Gilserberg. Im Gilserberger Hochland überschlagen sich die Ereignisse angesichts der geplanten Flüchtlingsunterkunft.

Massive Drohungen gegen den Betreiber des Biohotels stehen im Raum. Die Polizei bestätigte auf HNA-Anfrage, dass es in diesem Zusammenhang ein Ermittlungsverfahren läuft.

Das Biohotel befindet sich im alten Bahnhof zwischen Gilserberg und Moischeid. Der Schwalm-Eder-Kreis will ab 1. März zunächst einen Teil der Anlage anmieten, um dort 30 Flüchtlinge unterzubringen. Ab Mai wird das gesamte Areal als Unterkunft für Asylbewerber genutzt werden, heißt es aus dem Kreishaus. Insgesamt sollen zwischen 80 und 90 Personen zukünftig dort leben. Der Kreis geht davon aus, dass sowohl Familien als auch alleinstehende Menschen in Gilserberg unterkommen werden.

„Der Kreisausschuss hat in seiner Sitzung diese Woche positiv über die Anmietung des Biohotels entschieden“, teilte Dieter Werkmeister, Pressesprecher des Schwalm-Eder-Kreises mit. Der Mietvertrag soll nun unterschrieben werden.

Der Ortsbeirat von Moischeid mit 320 Einwohnern hatte eine Unterschriftenaktion gestartet, Fragen der Anwohner gesammelt und an den Landkreis weitergeleitet.
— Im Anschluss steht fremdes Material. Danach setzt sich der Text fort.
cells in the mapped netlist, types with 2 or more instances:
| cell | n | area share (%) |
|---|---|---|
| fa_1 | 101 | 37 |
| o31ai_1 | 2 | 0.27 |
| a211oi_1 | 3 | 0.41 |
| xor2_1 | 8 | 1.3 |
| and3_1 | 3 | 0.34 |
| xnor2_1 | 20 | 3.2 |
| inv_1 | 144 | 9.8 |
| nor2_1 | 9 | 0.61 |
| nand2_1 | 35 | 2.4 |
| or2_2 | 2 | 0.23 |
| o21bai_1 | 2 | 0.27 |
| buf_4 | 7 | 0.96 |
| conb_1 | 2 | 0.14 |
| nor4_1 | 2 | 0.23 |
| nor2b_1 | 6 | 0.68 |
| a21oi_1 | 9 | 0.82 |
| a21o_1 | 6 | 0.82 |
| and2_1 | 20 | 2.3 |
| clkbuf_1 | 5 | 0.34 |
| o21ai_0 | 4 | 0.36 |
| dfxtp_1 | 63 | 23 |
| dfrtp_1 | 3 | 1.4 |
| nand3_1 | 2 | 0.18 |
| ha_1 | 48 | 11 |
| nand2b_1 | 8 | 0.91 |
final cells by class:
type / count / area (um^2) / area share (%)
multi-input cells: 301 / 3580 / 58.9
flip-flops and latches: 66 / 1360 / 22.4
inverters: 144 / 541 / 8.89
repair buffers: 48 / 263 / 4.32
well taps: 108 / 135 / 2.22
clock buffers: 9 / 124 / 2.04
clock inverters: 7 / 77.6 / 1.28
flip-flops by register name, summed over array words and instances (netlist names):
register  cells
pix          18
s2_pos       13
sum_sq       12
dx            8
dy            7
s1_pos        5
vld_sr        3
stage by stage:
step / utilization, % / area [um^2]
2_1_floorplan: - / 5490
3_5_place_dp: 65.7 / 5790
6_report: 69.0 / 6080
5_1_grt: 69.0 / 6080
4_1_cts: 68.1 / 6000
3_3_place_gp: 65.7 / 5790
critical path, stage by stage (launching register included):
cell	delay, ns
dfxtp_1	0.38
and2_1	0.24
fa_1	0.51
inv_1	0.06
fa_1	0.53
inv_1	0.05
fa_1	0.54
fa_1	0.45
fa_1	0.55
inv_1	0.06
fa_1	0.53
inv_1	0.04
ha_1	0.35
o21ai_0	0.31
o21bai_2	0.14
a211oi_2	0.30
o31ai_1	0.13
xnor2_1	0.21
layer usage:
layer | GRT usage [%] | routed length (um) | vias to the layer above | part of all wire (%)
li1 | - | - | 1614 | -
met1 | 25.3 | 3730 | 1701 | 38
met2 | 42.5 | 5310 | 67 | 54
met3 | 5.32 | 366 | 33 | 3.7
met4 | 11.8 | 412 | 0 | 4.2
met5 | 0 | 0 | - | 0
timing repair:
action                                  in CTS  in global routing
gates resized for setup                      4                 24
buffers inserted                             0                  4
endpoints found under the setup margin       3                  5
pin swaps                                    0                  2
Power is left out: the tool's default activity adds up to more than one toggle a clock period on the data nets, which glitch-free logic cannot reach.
## src/design/raster_pkg.sv

```systemverilog
package raster_pkg;

  // counter widths
  localparam int hcount_w = 7;
  localparam int vcount_w = 6;

  // horizontal timing in pixels
  // back porch is whatever remains of h_total
  localparam logic [hcount_w-1:0] h_active = 64;
  localparam logic [hcount_w-1:0] h_front = 4;
  localparam logic [hcount_w-1:0] h_sync = 8;
  localparam logic [hcount_w-1:0] h_total = 80;

  // vertical timing in lines
  localparam logic [vcount_w-1:0] v_active = 48;
  localparam logic [vcount_w-1:0] v_front = 2;
  localparam logic [vcount_w-1:0] v_sync = 3;
  localparam logic [vcount_w-1:0] v_total = 56;

  // render region, half-open, inside the active area
  localparam logic [hcount_w-1:0] start_x = 16;
  localparam logic [hcount_w-1:0] end_x = 48;
  localparam logic [vcount_w-1:0] start_y = 8;
  localparam logic [vcount_w-1:0] end_y = 40;
  localparam int region_w = int'(end_x - start_x);
  localparam int region_h = int'(end_y - start_y);
  localparam int fb_depth = region_w * region_h;
  localparam int fb_addr_w = $clog2(fb_depth);

  // one screen position
  typedef struct packed {
    logic [hcount_w-1:0] x;
    logic [vcount_w-1:0] y;
  } coord_t;

  // 4 bits per channel
  typedef struct packed {
    logic [3:0] r;
    logic [3:0] g;
    logic [3:0] b;
  } rgb12_t;

  // shader result, colour plus where it goes
  typedef struct packed {
    coord_t pos;
    rgb12_t color;
  } shaded_t;

  // display control bits, syncs active low
  typedef struct packed {
    logic hsync;
    logic vsync;
    logic active;
    logic in_region;
  } vid_ctrl_t;

  // disc and checkerboard scene
  localparam logic [hcount_w-1:0] disc_cx = 32;
  localparam logic [vcount_w-1:0] disc_cy = 24;
  // radius 12, squared
  localparam logic [15:0] disc_r2 = 144;
  localparam rgb12_t disc_color = 12'hf80;
  localparam rgb12_t check_dark = 12'h222;
  localparam rgb12_t check_light = 12'h555;

  // pipeline latencies in cycles
  localparam int shade_latency = 3;
  localparam int read_latency = 2;

endpackage

```

## src/design/region_scan.sv

```systemverilog
`timescale 1ns/1ps
`default_nettype none

module region_scan (
  input  logic               clk_pixel,
  input  logic               rst_n,
  output raster_pkg::coord_t pos
);

  logic [raster_pkg::hcount_w-1:0] x;
  logic [raster_pkg::vcount_w-1:0] y;

  // raster walk over the region, one pixel per cycle
  always_ff @(posedge clk_pixel or negedge rst_n) begin
    if (!rst_n) begin
      x <= raster_pkg::start_x;
      y <= raster_pkg::start_y;
    end else if (x == raster_pkg::end_x - 1'b1) begin
      // end of a region row
      x <= raster_pkg::start_x;
      if (y == raster_pkg::end_y - 1'b1) begin
        // whole pass done, back to the start corner
        y <= raster_pkg::start_y;
      end else begin
        y <= y + 1'b1;
      end
    end else begin
      x <= x + 1'b1;
    end
  end

  assign pos.x = x;
  assign pos.y = y;

  // shader and buffer addressing rely on this
  a_in_region: assert property (@(posedge clk_pixel) disable iff (!rst_n)
    pos.x >= raster_pkg::start_x && pos.x < raster_pkg::end_x &&
    pos.y >= raster_pkg::start_y && pos.y < raster_pkg::end_y)
    else $error("scan left the render region");

endmodule

`default_nettype wire

```

## config.mk

```make
export PLATFORM = sky130hd
export DESIGN_NAME = region_scan
export DESIGN_NICKNAME = d
export VERILOG_FILES = /design/src/design/raster_pkg.sv /design/src/design/region_scan.sv
export SDC_FILE = /design/constraint.sdc
export NUM_CORES = 1
export LEC_CHECK = 0
export BUFFER_PORTS_ARGS = -buffer_cell sky130_fd_sc_hd__buf_2
export CELL_PAD_IN_SITES_DETAIL_PLACEMENT = 0
export CELL_PAD_IN_SITES_GLOBAL_PLACEMENT = 1
export CORE_AREA = 3 3 45 47
export CTS_BUF_LIST = sky130_fd_sc_hd__clkbuf_16
export DETAILED_ROUTE_END_ITERATION = 7
export DIE_AREA = 0 0 48 50
export GPL_ROUTABILITY_DRIVEN = 0
export PLACE_DENSITY_LB_ADDON = 0.3
export SKIP_LAST_GASP = 1
export SLEW_MARGIN = 5
export SYNTH_ARGS = -nofsm -noshare
export SYNTH_HDL_FRONTEND = slang
export SYNTH_SLANG_ARGS = --single-unit
```

## constraint.sdc

```tcl
create_clock -name clk_pixel -period 2.2 [get_ports clk_pixel]
set_input_delay 0.22 -clock clk_pixel [delete_from_list [all_inputs] [get_ports clk_pixel]]
set_output_delay 0.22 -clock clk_pixel [all_outputs]
set_load 0.05 [all_outputs]
```

# Yosys cells after proc, flatten, opt, wreduce, memory -nomap -nowiden
# Index checks and enable logic that the tools add are counted.
dict set report totals {
  n_memories 0
  latchBits 0
  input_bits 2
  mem_bits_ro 0
  mem_bits_rw 0
  reg_bits 13
  output_inout_bits 13
  wordCells 8
}
dict set report op_classes {
  n_bitwise 0
  shift 0
  n_eq_ne 2
  add_sub_neg 2
  n_mul 0
  n_reduce_logical 0
  mux 2
  order_cmp 0
  div_mod_pow 0
}
# cell n
set ops {}
lappend ops {{$add A7 B1 Y7 const B} 1}
lappend ops {{$eq A7 B6 Y1 const B} 1}
lappend ops {{$mux W7} 1}
lappend ops {{$add A6 B1 Y6 const B} 1}
lappend ops {{$eq A6 B6 Y1 const B} 1}
lappend ops {{$mux W6} 1}

# Longest topological paths before layout
dict set report depth {
  word_depth 2
  mapped_depth 4
  mapped_depth_nobuf 4
}

# Worst setup path before layout
# No wires, ideal clock.
dict set report synth_path {
  path_kind {register to register}
  startpoint {register x[0] (netlist bit)}
  endpoint {register y[3] (netlist bit)}
  stages_incl_launch_ff 5
  t_required_ns 2.121
  synth_period_minus_slack_ns 1.927
  slack_ns 0.273
  t_arrival_ns 1.848
  n_path_buf 0
  setup_ns 0.079
  path_cell_list {dfrtp_1 ha_1 nand4_2 or4_1 a22o_1}
}
dict set report synth_between {
  elab_chain_len 1
}
# element line
set synth_lines {}
lappend synth_lines {{start, declared} region_scan.sv:10} ;# logic [raster_pkg::hcount_w-1:0] x;
lappend synth_lines {{start signal, assigned} region_scan.sv:16} ;# x <= raster_pkg::start_x;
lappend synth_lines {{start signal, assigned} region_scan.sv:20} ;# x <= raster_pkg::start_x;
lappend synth_lines {{start signal, assigned} region_scan.sv:28} ;# x <= x + 1'b1;
lappend synth_lines {{$eq A7 B6 Y1} region_scan.sv:18} ;# end else if (x == raster_pkg::end_x - 1'b1) begin
lappend synth_lines {{end signal, assigned} region_scan.sv:17} ;# y <= raster_pkg::start_y;
lappend synth_lines {{end signal, assigned} region_scan.sv:23} ;# y <= raster_pkg::start_y;
lappend synth_lines {{end signal, assigned} region_scan.sv:25} ;# y <= y + 1'b1;
lappend synth_lines {{end, declared} region_scan.sv:11} ;# logic [raster_pkg::vcount_w-1:0] y;
# Every way passes these cells.
# A chain may end at the register's enable or synchronous reset.

# Worst setup path in the final report
# Same ends and word-level chain as after synthesis.

==> results by group <==
Synthesis
  – Main synth FF type: sky130_fd_sc_hd__dfrtp_1
  – Post-Syn Nets: 61
  – Number of enable-type register cells in the synthesized netlist: 0
  – Synthesis-stage register bit count: 13
  – Distinct cell type count after synthesis: 30
  – Sequential cell area fraction in the yosys report: 51.0%
  – Number of warnings printed during yosys synthesis: 0
  – Average cell area after synthesis: 11.3 um2
  – Post-synthesis cell count: 57
  – Post-synthesis async set-or-reset flop share: 100%
  – Netlist area before placement: 643 um2

Placement
  – Input/output buffers: 14
  – Post-detailed-placement cell area: 734 um2
  – Placed wire-length estimate after detailed placement: 952 um
  – Placed cells: 88

Power
  – Max VDD drop: 0.463 mV
  – Power density normalized to cell area: 705 mW/mm2
  – Leakage power total: 0.382 nW

Timing
  – Unrepaired setup endpoints after global routing: false
  – Number of hold violations in the final report: 0
  – Slew of the pin with the lowest slew margin: 338 ps
  – Crit share post-route: 74.1%
  – Setup TNS Final: 0 ps
  – Hold_ws: 398 ps
  – Final Setup Violations: 0
  – Relative slew margins: 77.2%
  – Final Max Tran Viols: 0
  – Max Fclk: 614 MHz
  – Final worst clock skew: 3.06 ps
  – Minimum clock period after layout: 1630 ps

Layout
  – Fraction of final layout cells with drive strength greater than 1: 34.2%
  – Final core utilization: 48.7%
  – Number of nets at the end of the flow: 81
  – Register cell area after layout: 328 um2
  – Fillcell total: 158
  – Antenna Diode Count: 0
  – Non-Filler Cell Area, Final: 823 um2
  – Area of the multi-input gates: 304 um2
  – Growth of design area from synthesis to finish: 28.0%
  – Non-filler instance count after layout: 93

Clock tree
  – Maximum number of buffers from clock root to sink: 2
  – Clock transition at the registers of the reported paths: 40 ps
  – Quantity of gates resized following cts: 0
  – TritonCTS Buffers: 3
  – Clock latency of the later-clocked register in the worst-skew pair: 240 ps
  – Post-CTS setup-driven buffer insertion count: 0
  – # H-tree levels: 1
  – Clock sink count: 13
  – Clk Tree Root Cell: sky130_fd_sc_hd__clkbuf_16
  – CTS tree: built

Worst setup path
  – Critical path data arrival time: 1800 ps
  – Required time of the critical path: 2370 ps
  – Cell depth of the worst flop-to-flop path: 4
  – Reg2reg end: y[3]$_DFFE_PN1N_
  – Launch instance of the worst register-to-register path: x[0]$_DFF_PN0_
  – Critical path launch point type: flip-flop
  – Maximum fanout count along the critical path: 5
  – Critical path endpoint category: flip-flop
  – Worst R2R Setup Slack: 570 ps
  – Crit path kind: flip-flop to flip-flop

Floorplan
  – Area of the placeable core: 0.00169 mm2
  – Horizontal extent of the die: 48 um
  – Initial core utilization: 38.1%
  – Count of standard-cell rows: 15
  – Vertical extent of the die: 50 um
  – I/O pins: 15
  – Total die area: 0.00240 mm2

Global routing
  – Global-route usage over all layers: 13.6%
  – Total overflow reported by the global router: 0
  – Initial antenna violation count: 0
  – Vias in the first global route: 486
  – Pin count of the biggest net entering global routing: 14
  – Wire length of the first global-routing pass: 2.24 mm

Drt
  – Number of search-and-repair iterations in the first detailed-routing pass: 4
  – Residual DRC count: 0
  – Number of vias per cell after detailed routing: 5.52
  – Via total after detailed routing: 513
  – Drt total wl: 1.29 mm
  – Final ANT Viol Nets: 0
  – Initial DRC count: 14
  – Routed length per instance: 13.9 um

Min path
  – Class of the most critical hold timing path: primary input to async pin

Outcome
  – Outcome: complete, no violations

Job
  – Reported max-cap violation count: 0
layout make-up:
cell class,count,share of cell area (%)
flip-flops and latches,13,39.8
well taps,17,2.58
clock buffers,3,9.12
repair buffers,16,10.6
inverters,1,0.456
clock inverters,1,0.456
multi-input cells,42,36.9
what timing repair did:
action / in CTS / in global routing
hold buffers: 1 / 0
endpoints found under the setup margin: 0 / 0
endpoints found under the hold margin: 11 / 0
registers in the layout (all words and copies together), names as in the netlist:
name,flops
x,7
y,6
where the power goes:
part	switching, mW	internal, mW
clock network	0.0944	0.239
logic	0.00468	0.00180
registers	0	0.240
worst max-delay path by stage:
stage	startpoint	endpoint	slack, ps
global route	x[0]$_DFF_PN0_	y[3]$_DFFE_PN1N_	440
floorplan	x[0]$_DFF_PN0_	y[3]$_DFFE_PN1N_	270
CTS	x[0]$_DFF_PN0_	y[3]$_DFFE_PN1N_	560
global placement	x[0]$_DFF_PN0_	y[3]$_DFFE_PN1N_	610
finish	x[0]$_DFF_PN0_	y[3]$_DFFE_PN1N_	570
detailed placement	x[0]$_DFF_PN0_	y[3]$_DFFE_PN1N_	570
metal layers:
metal,vias up,share of wire (%),track usage [%]
met5,-,0,0
met4,0,1.3,6.73
met3,2,6.6,5.47
met2,20,48,18.9
met1,237,44,17.8
li1,254,-,-
layout by cell type (no fill, tap or decap):
master and n:
sky130_fd_sc_hd__nand3b_1 1, sky130_fd_sc_hd__or3b_2 1, sky130_fd_sc_hd__a41oi_1 1, sky130_fd_sc_hd__dfstp_2 2, sky130_fd_sc_hd__o311ai_0 1, sky130_fd_sc_hd__xnor2_1 3, sky130_fd_sc_hd__nor4_1 2, sky130_fd_sc_hd__nand4_2 1
sky130_fd_sc_hd__dlygate4sd3_1 1, sky130_fd_sc_hd__a31o_2 1, sky130_fd_sc_hd__a21oi_1 1, sky130_fd_sc_hd__xor2_1 3, sky130_fd_sc_hd__nor2_1 3, sky130_fd_sc_hd__and4_2 1, sky130_fd_sc_hd__nor3_1 2, sky130_fd_sc_hd__dfrtp_1 11
sky130_fd_sc_hd__buf_4 1, sky130_fd_sc_hd__nand3_1 5, sky130_fd_sc_hd__nand2_1 4, sky130_fd_sc_hd__o21ai_0 1, sky130_fd_sc_hd__or3_1 1, sky130_fd_sc_hd__a22o_1 1, sky130_fd_sc_hd__o31ai_1 1, sky130_fd_sc_hd__ha_1 2
sky130_fd_sc_hd__nor3_2 1, sky130_fd_sc_hd__nor4bb_1 1, sky130_fd_sc_hd__clkbuf_16 3, sky130_fd_sc_hd__mux2i_1 1, sky130_fd_sc_hd__or4_1 1, sky130_fd_sc_hd__mux2_2 1, sky130_fd_sc_hd__a31oi_1 1, sky130_fd_sc_hd__buf_2 14
sky130_fd_sc_hd__inv_1 2
synthesized netlist by cell type, types with 2 or more instances:
| cell | n | area (um2) |
|---|---|---|
| sky130_fd_sc_hd__dfrtp_1 | 11 | 275 |
| sky130_fd_sc_hd__dfstp_2 | 2 | 52.6 |
| sky130_fd_sc_hd__ha_1 | 2 | 25.0 |
| sky130_fd_sc_hd__nand2_1 | 4 | 15.0 |
| sky130_fd_sc_hd__nand3_1 | 5 | 25.0 |
| sky130_fd_sc_hd__nor2_1 | 3 | 11.3 |
| sky130_fd_sc_hd__nor3_1 | 2 | 10.0 |
| sky130_fd_sc_hd__nor4_1 | 2 | 12.5 |
| sky130_fd_sc_hd__xnor2_1 | 3 | 26.3 |
| sky130_fd_sc_hd__xor2_1 | 3 | 26.3 |
worst max-delay path, stage by stage, from the launching register on:
cell                      delay (ps)
sky130_fd_sc_hd__dfrtp_1         400
sky130_fd_sc_hd__ha_1            250
sky130_fd_sc_hd__nand4_2         180
sky130_fd_sc_hd__or4_1           490
sky130_fd_sc_hd__a22o_1          240
per-stage QoR:
step                      power, mW  setup slack, ps
after global routing          0.606              444
after CTS                     0.588              564
after floorplan               0.244              273
after detailed placement      0.249              569
final                         0.580              570
after global placement        0.249              612
cell families after synthesis:
logic type	synth area share, %
buf+inv	1.75
simple gates	22.8
fa+ha+maj	3.89
xor+xnor	8.17
mux	3.31
flops	51.0
compound gates	9.14
Note: power is estimated with default switching activity, not from simulation.
--- config.mk ---
export PLATFORM = sky130hd
export DESIGN_NAME = video_timing
export DESIGN_NICKNAME = d
export VERILOG_FILES = /design/src/design/raster_pkg.sv /design/src/design/video_timing.sv
export SDC_FILE = /design/constraint.sdc
export NUM_CORES = 1
export LEC_CHECK = 0
export BUFFER_PORTS_ARGS = -buffer_cell sky130_fd_sc_hd__buf_2
export CAP_MARGIN = 10
export CORE_MARGIN = 2
export CORE_UTILIZATION = 25
export CTS_BUF_LIST = sky130_fd_sc_hd__clkbuf_4
export DETAILED_ROUTE_END_ITERATION = 10
export GPL_ROUTABILITY_DRIVEN = 0
export SYNTH_ARGS = -nofsm -noshare
export SYNTH_HDL_FRONTEND = slang
export SYNTH_SLANG_ARGS = --single-unit
export TNS_END_PERCENT = 30
--- constraint.sdc ---
create_clock -name clk_pixel -period 2.54 [get_ports clk_pixel]
set_clock_uncertainty 0.05 [all_clocks]
set_input_delay 0.254 -clock clk_pixel [delete_from_list [all_inputs] [get_ports clk_pixel]]
set_output_delay 0.254 -clock clk_pixel [all_outputs]
set_load 0.01 [all_outputs]
--- src/design/raster_pkg.sv ---
package raster_pkg;

  // counter widths
  localparam int hcount_w = 7;
  localparam int vcount_w = 6;

  // horizontal timing in pixels
  // back porch is whatever remains of h_total
  localparam logic [hcount_w-1:0] h_active = 64;
  localparam logic [hcount_w-1:0] h_front = 4;
  localparam logic [hcount_w-1:0] h_sync = 8;
  localparam logic [hcount_w-1:0] h_total = 80;

  // vertical timing in lines
  localparam logic [vcount_w-1:0] v_active = 48;
  localparam logic [vcount_w-1:0] v_front = 2;
  localparam logic [vcount_w-1:0] v_sync = 3;
  localparam logic [vcount_w-1:0] v_total = 56;

  // render region, half-open, inside the active area
  localparam logic [hcount_w-1:0] start_x = 16;
  localparam logic [hcount_w-1:0] end_x = 48;
  localparam logic [vcount_w-1:0] start_y = 8;
  localparam logic [vcount_w-1:0] end_y = 40;
  localparam int region_w = int'(end_x - start_x);
  localparam int region_h = int'(end_y - start_y);
  localparam int fb_depth = region_w * region_h;
  localparam int fb_addr_w = $clog2(fb_depth);

  // one screen position
  typedef struct packed {
    logic [hcount_w-1:0] x;
    logic [vcount_w-1:0] y;
  } coord_t;

  // 4 bits per channel
  typedef struct packed {
    logic [3:0] r;
    logic [3:0] g;
    logic [3:0] b;
  } rgb12_t;

  // shader result, colour plus where it goes
  typedef struct packed {
    coord_t pos;
    rgb12_t color;
  } shaded_t;

  // display control bits, syncs active low
  typedef struct packed {
    logic hsync;
    logic vsync;
    logic active;
    logic in_region;
  } vid_ctrl_t;

  // disc and checkerboard scene
  localparam logic [hcount_w-1:0] disc_cx = 32;
  localparam logic [vcount_w-1:0] disc_cy = 24;
  // radius 12, squared
  localparam logic [15:0] disc_r2 = 144;
  localparam rgb12_t disc_color = 12'hf80;
  localparam rgb12_t check_dark = 12'h222;
  localparam rgb12_t check_light = 12'h555;

  // pipeline latencies in cycles
  localparam int shade_latency = 3;
  localparam int read_latency = 2;

endpackage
Sie sollen in einer geplanten Informationsveranstaltung beantwortet werden. Der Ortsbeirat bemängelt, dass die Gilserberger zu spät informiert wurden.
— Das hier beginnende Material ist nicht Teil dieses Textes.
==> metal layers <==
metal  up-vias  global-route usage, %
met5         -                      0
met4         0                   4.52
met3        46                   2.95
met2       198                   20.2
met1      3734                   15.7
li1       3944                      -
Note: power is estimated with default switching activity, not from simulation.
**config.mk**
```make
export PLATFORM = sky130hd
export DESIGN_NAME = read_sequencer_flat
export DESIGN_NICKNAME = d
export VERILOG_FILES = /design/src/hw/sample_buffer_pkg.sv /design/src/hw/sample_buffer_if.sv /design/src/hw/read_sequencer.sv /design/src/flat_wrapper.sv
export SDC_FILE = /design/constraint.sdc
export NUM_CORES = 1
export LEC_CHECK = 0
export CELL_PAD_IN_SITES_DETAIL_PLACEMENT = 0
export CELL_PAD_IN_SITES_GLOBAL_PLACEMENT = 1
export CORE_MARGIN = 10
export CORE_UTILIZATION = 51
export CTS_BUF_LIST = sky130_fd_sc_hd__clkbuf_8
export CTS_CLUSTER_DIAMETER = 30
export DETAILED_ROUTE_END_ITERATION = 6
export DONT_BUFFER_PORTS = 1
export PLACE_DENSITY = 0.93
export SLEW_MARGIN = 20
export SYNTH_ARGS = -nofsm -noshare
export SYNTH_HDL_FRONTEND = slang
export SYNTH_SLANG_ARGS = --single-unit
```
**constraint.sdc**
```tcl
create_clock -name memclk -period 2.8 [get_ports memclk]
set_clock_uncertainty 0.2 [all_clocks]
set_input_delay 0.84 -clock memclk [delete_from_list [all_inputs] [get_ports memclk]]
set_output_delay 0.84 -clock memclk [all_outputs]
set_load 0.005 [all_outputs]
```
Moischeids Ortsvorsteherin Petra Wurmbäck kritisiert, dass 90 Menschen zuviel für das Anwesen seien. „Wir fordern eine menschenwürdigere Unterbringung“, sagt sie. Es sei zudem schwer, so viele Menschen zu integrieren. Der Ortsbeirat will sich nun das Biohotel anschauen.  

Eine Informationsveranstaltung mit Vertretern des Landkreises sowie der Gemeinde findet am Dienstag, 3. März, ab 19 Uhr in der Gilserberger Hochlandhalle statt.